Stored entries:
Context: an optimization exercise on an open-source flow, tuned for small area and a short achievable clock period. The choices shown serve that exercise and are no tape-out recipe.
At most, simulation tests tie the RTL to the original design; equivalence was not proved.

== v6 ==
## donkeyScreen
module donkeyScreen #(
    parameter int TimerStart      = 6059,
    parameter int FramesPerSecond = 60
) (
    input  logic                  frame_clk,
    input  logic                  reset,
    input  logic                  PSEL,
    input  logic                  PENABLE,
    input  logic                  PWRITE,
    input  logic [7:0]            PADDR,
    input  logic [15:0]           PWDATA,
    output logic [15:0]           PRDATA,
    output logic                  PREADY,
    output logic                  PSLVERR,
    input  logic                  frameStart,
    input  spritePkg::coordT      drawX,
    input  spritePkg::coordT      drawY,
    output spritePkg::colorT      rgb,
    output spritePkg::frameCountT timeLeft
);
    spritePkg::coordT barrel0X;
    spritePkg::coordT barrel0Y;
    spritePkg::coordT barrel1X;
    spritePkg::coordT barrel1Y;
    spritePkg::coordT barrelSize;
    logic  timerRestart;
    logic  hundreds;
    spritePkg::digitT tens;
    spritePkg::digitT ones;
    logic [1:0] code;
    apbRegs regs (
        .frame_clk, .reset,
        .PSEL, .PENABLE, .PWRITE, .PADDR, .PWDATA,
        .PRDATA, .PREADY, .PSLVERR,
        .barrel0X, .barrel0Y, .barrel1X, .barrel1Y, .barrelSize,
        .timerRestart
    );
    countdownTimer timer (
        .frame_clk, .reset, .frameStart, .timerRestart,
        .timeLeft, .hundreds, .tens, .ones
    );
    sceneHitTest hitTest (
        .frame_clk, .reset, .drawX, .drawY,
        .barrel0X, .barrel0Y, .barrel1X, .barrel1Y, .barrelSize,
        .hundreds, .tens, .ones,
        .code
    );
    pixelMixer mixer (
        .code, .rgb
    );
endmodule
==> module sceneHitTest, before the edit <==
module sceneHitTest (
    input  logic             frame_clk,
    input  logic             reset,
    input  spritePkg::coordT drawX,
    input  spritePkg::coordT drawY,
    input  spritePkg::coordT barrel0X,
    input  spritePkg::coordT barrel0Y,
    input  spritePkg::coordT barrel1X,
    input  spritePkg::coordT barrel1Y,
    input  spritePkg::coordT barrelSize,
    input  logic             hundreds,
    input  spritePkg::digitT tens,
    input  spritePkg::digitT ones,
    output logic [1:0]       code
);
    spritePkg::coordT dist0X, dist0Y, dist1X, dist1Y;
    spritePkg::coordT dist0XNext, dist0YNext, dist1XNext, dist1YNext;
    logic [19:0] radSqNext;
    logic [19:2] radSqHigh;
    logic        radSqLow;
    logic [19:0] radSq;
    logic  distValid;
    logic  digitHit;
    logic  girderHit;
    logic  barrelNext;
    logic  girderNext;
    logic  digitNext;
    logic  inDigitArea;
    logic  glyphLit;
    spritePkg::digitT cellDigit;
    spritePkg::coordT drawXN, drawYN;
    assign drawXN = ~drawX;
    assign drawYN = ~drawY;
    absDiff10 diff0X (.a (barrel0X), .nb (drawXN), .d (dist0XNext));
    absDiff10 diff0Y (.a (barrel0Y), .nb (drawYN), .d (dist0YNext));
    absDiff10 diff1X (.a (barrel1X), .nb (drawXN), .d (dist1XNext));
    absDiff10 diff1Y (.a (barrel1Y), .nb (drawYN), .d (dist1YNext));
    radiusSquare radSquare (.r (barrelSize), .sq (radSqNext));
    always_comb begin
        girderNext = 1'b0;
        for (int i = 0; i < spritePkg::GirderCount; i++) begin
            if ((drawX > spritePkg::GirderLeft[10*i +: 10]) && (drawX < spritePkg::GirderRight[10*i +: 10])
                    && (drawY >= spritePkg::GirderTop[10*i +: 10]) && (drawY <= spritePkg::GirderBottom[10*i +: 10])) begin
                girderNext = 1'b1;
            end
        end
    end
    assign inDigitArea = (drawX < 10'd24) && (drawY < 10'd16);
    always_comb begin
        case (drawX[4:3])
            2'd0:    cellDigit = {3'd0, hundreds};
            2'd1:    cellDigit = tens;
            default: cellDigit = ones;
        endcase
    end
    digitGlyph glyph (
        .digit (cellDigit),
        .cellX (drawX[2:0]),
        .cellY (drawY[3:0]),
        .lit   (glyphLit)
    );
    assign digitNext = inDigitArea & glyphLit;
    always_ff @(posedge frame_clk) begin
        dist0X <= dist0XNext;
        dist0Y <= dist0YNext;
        dist1X <= dist1XNext;
        dist1Y <= dist1YNext;
        radSqHigh <= radSqNext[19:2];
        radSqLow  <= radSqNext[0];
    end
    always_ff @(posedge frame_clk or posedge reset) begin
        if (reset) begin
            distValid <= 1'b0;
            digitHit  <= 1'b0;
            girderHit <= 1'b0;
        end else begin
            distValid <= 1'b1;
            digitHit  <= digitNext;
            girderHit <= girderNext;
        end
    end
    assign radSq = {radSqHigh, 1'b0, radSqLow};
    barrelHits circles (
        .a0x (dist0X), .a0y (dist0Y), .a1x (dist1X), .a1y (dist1Y),
        .radSq (radSq),
        .hit (barrelNext)
    );
    always_ff @(posedge frame_clk or posedge reset) begin
        if (reset) begin
            code <= 2'b00;
        end else begin
            code[1] <= (distValid & barrelNext) | digitHit;
            code[0] <= (distValid & barrelNext) | (~digitHit & girderHit);
        end
    end
endmodule
==> module absDiff10, before the edit <==
module absDiff10 (
    input  logic [9:0] a,
    input  logic [9:0] nb,
    output logic [9:0] d
);
    wire [9:0] dp = a ^ nb;
    wire [9:0] dg = a & nb;
    wire dG0_1 = dg[1] | (dp[1] & dg[0]);
    wire dP0_1 = dp[1] & dp[0];
    wire dG0_3 = dg[3] | (dp[3] & dg[2]);
    wire dP0_3 = dp[3] & dp[2];
    wire dG0_5 = dg[5] | (dp[5] & dg[4]);
    wire dP0_5 = dp[5] & dp[4];
    wire dG0_7 = dg[7] | (dp[7] & dg[6]);
    wire dP0_7 = dp[7] & dp[6];
    wire dG0_9 = dg[9] | (dp[9] & dg[8]);
    wire dP0_9 = dp[9] & dp[8];
    wire dG1_2 = dg[2] | (dp[2] & dG0_1);
    wire dP1_2 = dp[2] & dP0_1;
    wire dG1_3 = dG0_3 | (dP0_3 & dG0_1);
    wire dP1_3 = dP0_3 & dP0_1;
    wire dG1_6 = dg[6] | (dp[6] & dG0_5);
    wire dP1_6 = dp[6] & dP0_5;
    wire dG1_7 = dG0_7 | (dP0_7 & dG0_5);
    wire dP1_7 = dP0_7 & dP0_5;
    wire dG2_4 = dg[4] | (dp[4] & dG1_3);
    wire dP2_4 = dp[4] & dP1_3;
    wire dG2_5 = dG0_5 | (dP0_5 & dG1_3);
    wire dP2_5 = dP0_5 & dP1_3;
    wire dG2_6 = dG1_6 | (dP1_6 & dG1_3);
    wire dP2_6 = dP1_6 & dP1_3;
    wire dG2_7 = dG1_7 | (dP1_7 & dG1_3);
    wire dP2_7 = dP1_7 & dP1_3;
    wire dG3_8 = dg[8] | (dp[8] & dG2_7);
    wire dP3_8 = dp[8] & dP2_7;
    wire dG3_9 = dG0_9 | (dP0_9 & dG2_7);
    wire dP3_9 = dP0_9 & dP2_7;
    wire do0 = dG3_9 ? (dp[0] ^ 1'b1) : ~(dp[0] ^ 1'b0);
    wire do1 = dG3_9 ? (dp[1] ^ (dg[0] | dp[0])) : ~(dp[1] ^ dg[0]);
    wire do2 = dG3_9 ? (dp[2] ^ (dG0_1 | dP0_1)) : ~(dp[2] ^ dG0_1);
    wire do3 = dG3_9 ? (dp[3] ^ (dG1_2 | dP1_2)) : ~(dp[3] ^ dG1_2);
    wire do4 = dG3_9 ? (dp[4] ^ (dG1_3 | dP1_3)) : ~(dp[4] ^ dG1_3);
    wire do5 = dG3_9 ? (dp[5] ^ (dG2_4 | dP2_4)) : ~(dp[5] ^ dG2_4);
    wire do6 = dG3_9 ? (dp[6] ^ (dG2_5 | dP2_5)) : ~(dp[6] ^ dG2_5);
    wire do7 = dG3_9 ? (dp[7] ^ (dG2_6 | dP2_6)) : ~(dp[7] ^ dG2_6);
    wire do8 = dG3_9 ? (dp[8] ^ (dG2_7 | dP2_7)) : ~(dp[8] ^ dG2_7);
    wire do9 = dG3_9 ? (dp[9] ^ (dG3_8 | dP3_8)) : ~(dp[9] ^ dG3_8);
    assign d = {do9, do8, do7, do6, do5, do4, do3, do2, do1, do0};
endmodule
==> flow/config.mk <==
export PLATFORM = sky130hd
export DESIGN_NAME = donkeyScreen
export DESIGN_NICKNAME = donkeyScreen
export VERILOG_FILES = /design/flow/design.v
export SDC_FILE = /design/flow/constraint.sdc
export NUM_CORES = 4
export LEC_CHECK = 0
export CAP_MARGIN = 20
export CORE_MARGIN = 2
export CORE_UTILIZATION = 40
export CTS_BUF_LIST = sky130_fd_sc_hd__clkbuf_4 sky130_fd_sc_hd__clkbuf_8
export SLEW_MARGIN = 20
export SYNTH_HIERARCHICAL = 1
export SYNTH_MINIMUM_KEEP_SIZE = 0
==> flow/constraint.sdc <==
create_clock -name core_clock -period 14.0 [get_ports {frame_clk}]
set_input_delay 2.8000 -clock core_clock [delete_from_list [all_inputs] [get_ports {frame_clk}]]
set_output_delay 2.8000 -clock core_clock [all_outputs]
set_load 0.01 [all_outputs]
standard.sh (not shown) runs the stock make flow with config.mk's settings and CLKGATE_MAP_FILE= SYNTH_SCRIPT=/design/flow/synth_recipe.tcl, a recipe that flattens the netlist after the stock synthesis.
==> flow/flow/run.sh <==
#!/bin/bash
# The standard layout, with plain buffers on the ports instead of the delay cells
# that port buffering picks by default, and timing repair aimed at a shorter period than
# the clock (the margin); make's output goes to make_finish.log, each tool's to orfs/logs
set -euo pipefail
bash standard.sh finish BUFFER_PORTS_ARGS="-buffer_cell sky130_fd_sc_hd__buf_2" SETUP_SLACK_MARGIN=8 > make_finish.log 2>&1
v6 reached the final stage; the timing, DRC and antenna checks on its layout passed.
Setup changes, v6 to v7
--- a/flow/design.v
+++ b/flow/design.v
@@ -200,11 +200,8 @@
     logic  glyphLit;
     spritePkg::digitT cellDigit;
-    spritePkg::coordT drawXN, drawYN;
-    assign drawXN = ~drawX;
-    assign drawYN = ~drawY;
-    absDiff10 diff0X (.a (barrel0X), .nb (drawXN), .d (dist0XNext));
-    absDiff10 diff0Y (.a (barrel0Y), .nb (drawYN), .d (dist0YNext));
-    absDiff10 diff1X (.a (barrel1X), .nb (drawXN), .d (dist1XNext));
-    absDiff10 diff1Y (.a (barrel1Y), .nb (drawYN), .d (dist1YNext));
+    absDiff10 diff0X (.a (drawX), .b (barrel0X), .d (dist0XNext));
+    absDiff10 diff0Y (.a (drawY), .b (barrel0Y), .d (dist0YNext));
+    absDiff10 diff1X (.a (drawX), .b (barrel1X), .d (dist1XNext));
+    absDiff10 diff1Y (.a (drawY), .b (barrel1Y), .d (dist1YNext));
     radiusSquare radSquare (.r (barrelSize), .sq (radSqNext));
     always_comb begin
@@ -1121,9 +1118,9 @@
 module absDiff10 (
     input  logic [9:0] a,
-    input  logic [9:0] nb,
+    input  logic [9:0] b,
     output logic [9:0] d
 );
-    wire [9:0] dp = a ^ nb;
-    wire [9:0] dg = a & nb;
+    wire [9:0] dp = ~(a ^ b);
+    wire [9:0] dg = a & ~b;
     wire dG0_1 = dg[1] | (dp[1] & dg[0]);
     wire dP0_1 = dp[1] & dp[0];
==> run notes <==
The final layouts of v7 and v6 pass the timing, DRC and antenna checks. The number of filler instances in the final layout reported for v7 is greater than that of v6 by 69. v7 vs v6 — number of nets in the finished design dropped 1.5%. ~same via count of the first global-routing pass in v7 and v6. Lower final worst slack among v7 and v6: v6. The final reports for v7 and v6 show design area lower in the former.
No functional check of the RTL was part of v6.

[static timing again, ports no longer ideal]
How much do the figures lean on ideal ports? The routed layouts below were timed once more, with nothing changed but the port constraints.
Step 1, drivers: a clkbuf_16 drives frame_clk and a buf_2 each remaining input, both assumed.
Step 2 also shifts input and output timing later by t, the mid clock arrival at the registers, as if the neighbouring blocks saw the same clock.
Three values: ideal ports, drivers, drivers and shift; two values: the first two.
run | t (ns) | slack for setup (ns) | clock arrival spread, ns | worst register clock-pin slew, ns | cell pins on the clock port's net
v6 | 0.495 | 7.486 / 7.274 / 7.274 | 0.018 / 0.018 | 0.09 / 0.09 | 1
v7 | 0.503 | 7.500 / 7.272 / 7.272 | 0.019 / 0.018 | 0.10 / 0.10 | 1
After both steps every run listed still meets setup and hold. The setup slack of v7, which loses most, moves by -0.228 ns with the drivers and by -0.228 ns with both steps.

### The task
Could you set down, word for word, only the lines above from the line with "wire dP1_2 = dp[2] & dP0_1;" to the line with "export SYNTH_HIERARCHICAL = 1", including both?

### Result for this exercise
    wire dP1_2 = dp[2] & dP0_1;
    wire dG1_3 = dG0_3 | (dP0_3 & dG0_1);
    wire dP1_3 = dP0_3 & dP0_1;
    wire dG1_6 = dg[6] | (dp[6] & dG0_5);
    wire dP1_6 = dp[6] & dP0_5;
    wire dG1_7 = dG0_7 | (dP0_7 & dG0_5);
    wire dP1_7 = dP0_7 & dP0_5;
    wire dG2_4 = dg[4] | (dp[4] & dG1_3);
    wire dP2_4 = dp[4] & dP1_3;
    wire dG2_5 = dG0_5 | (dP0_5 & dG1_3);
    wire dP2_5 = dP0_5 & dP1_3;
    wire dG2_6 = dG1_6 | (dP1_6 & dG1_3);
    wire dP2_6 = dP1_6 & dP1_3;
    wire dG2_7 = dG1_7 | (dP1_7 & dG1_3);
    wire dP2_7 = dP1_7 & dP1_3;
    wire dG3_8 = dg[8] | (dp[8] & dG2_7);
    wire dP3_8 = dp[8] & dP2_7;
    wire dG3_9 = dG0_9 | (dP0_9 & dG2_7);
    wire dP3_9 = dP0_9 & dP2_7;
    wire do0 = dG3_9 ? (dp[0] ^ 1'b1) : ~(dp[0] ^ 1'b0);
    wire do1 = dG3_9 ? (dp[1] ^ (dg[0] | dp[0])) : ~(dp[1] ^ dg[0]);
    wire do2 = dG3_9 ? (dp[2] ^ (dG0_1 | dP0_1)) : ~(dp[2] ^ dG0_1);
    wire do3 = dG3_9 ? (dp[3] ^ (dG1_2 | dP1_2)) : ~(dp[3] ^ dG1_2);
    wire do4 = dG3_9 ? (dp[4] ^ (dG1_3 | dP1_3)) : ~(dp[4] ^ dG1_3);
    wire do5 = dG3_9 ? (dp[5] ^ (dG2_4 | dP2_4)) : ~(dp[5] ^ dG2_4);
    wire do6 = dG3_9 ? (dp[6] ^ (dG2_5 | dP2_5)) : ~(dp[6] ^ dG2_5);
    wire do7 = dG3_9 ? (dp[7] ^ (dG2_6 | dP2_6)) : ~(dp[7] ^ dG2_6);
    wire do8 = dG3_9 ? (dp[8] ^ (dG2_7 | dP2_7)) : ~(dp[8] ^ dG2_7);
    wire do9 = dG3_9 ? (dp[9] ^ (dG3_8 | dP3_8)) : ~(dp[9] ^ dG3_8);
    assign d = {do9, do8, do7, do6, do5, do4, do3, do2, do1, do0};
endmodule
==> flow/config.mk <==
export PLATFORM = sky130hd
export DESIGN_NAME = donkeyScreen
export DESIGN_NICKNAME = donkeyScreen
export VERILOG_FILES = /design/flow/design.v
export SDC_FILE = /design/flow/constraint.sdc
export NUM_CORES = 4
export LEC_CHECK = 0
export CAP_MARGIN = 20
export CORE_MARGIN = 2
export CORE_UTILIZATION = 40
export CTS_BUF_LIST = sky130_fd_sc_hd__clkbuf_4 sky130_fd_sc_hd__clkbuf_8
export SLEW_MARGIN = 20
export SYNTH_HIERARCHICAL = 1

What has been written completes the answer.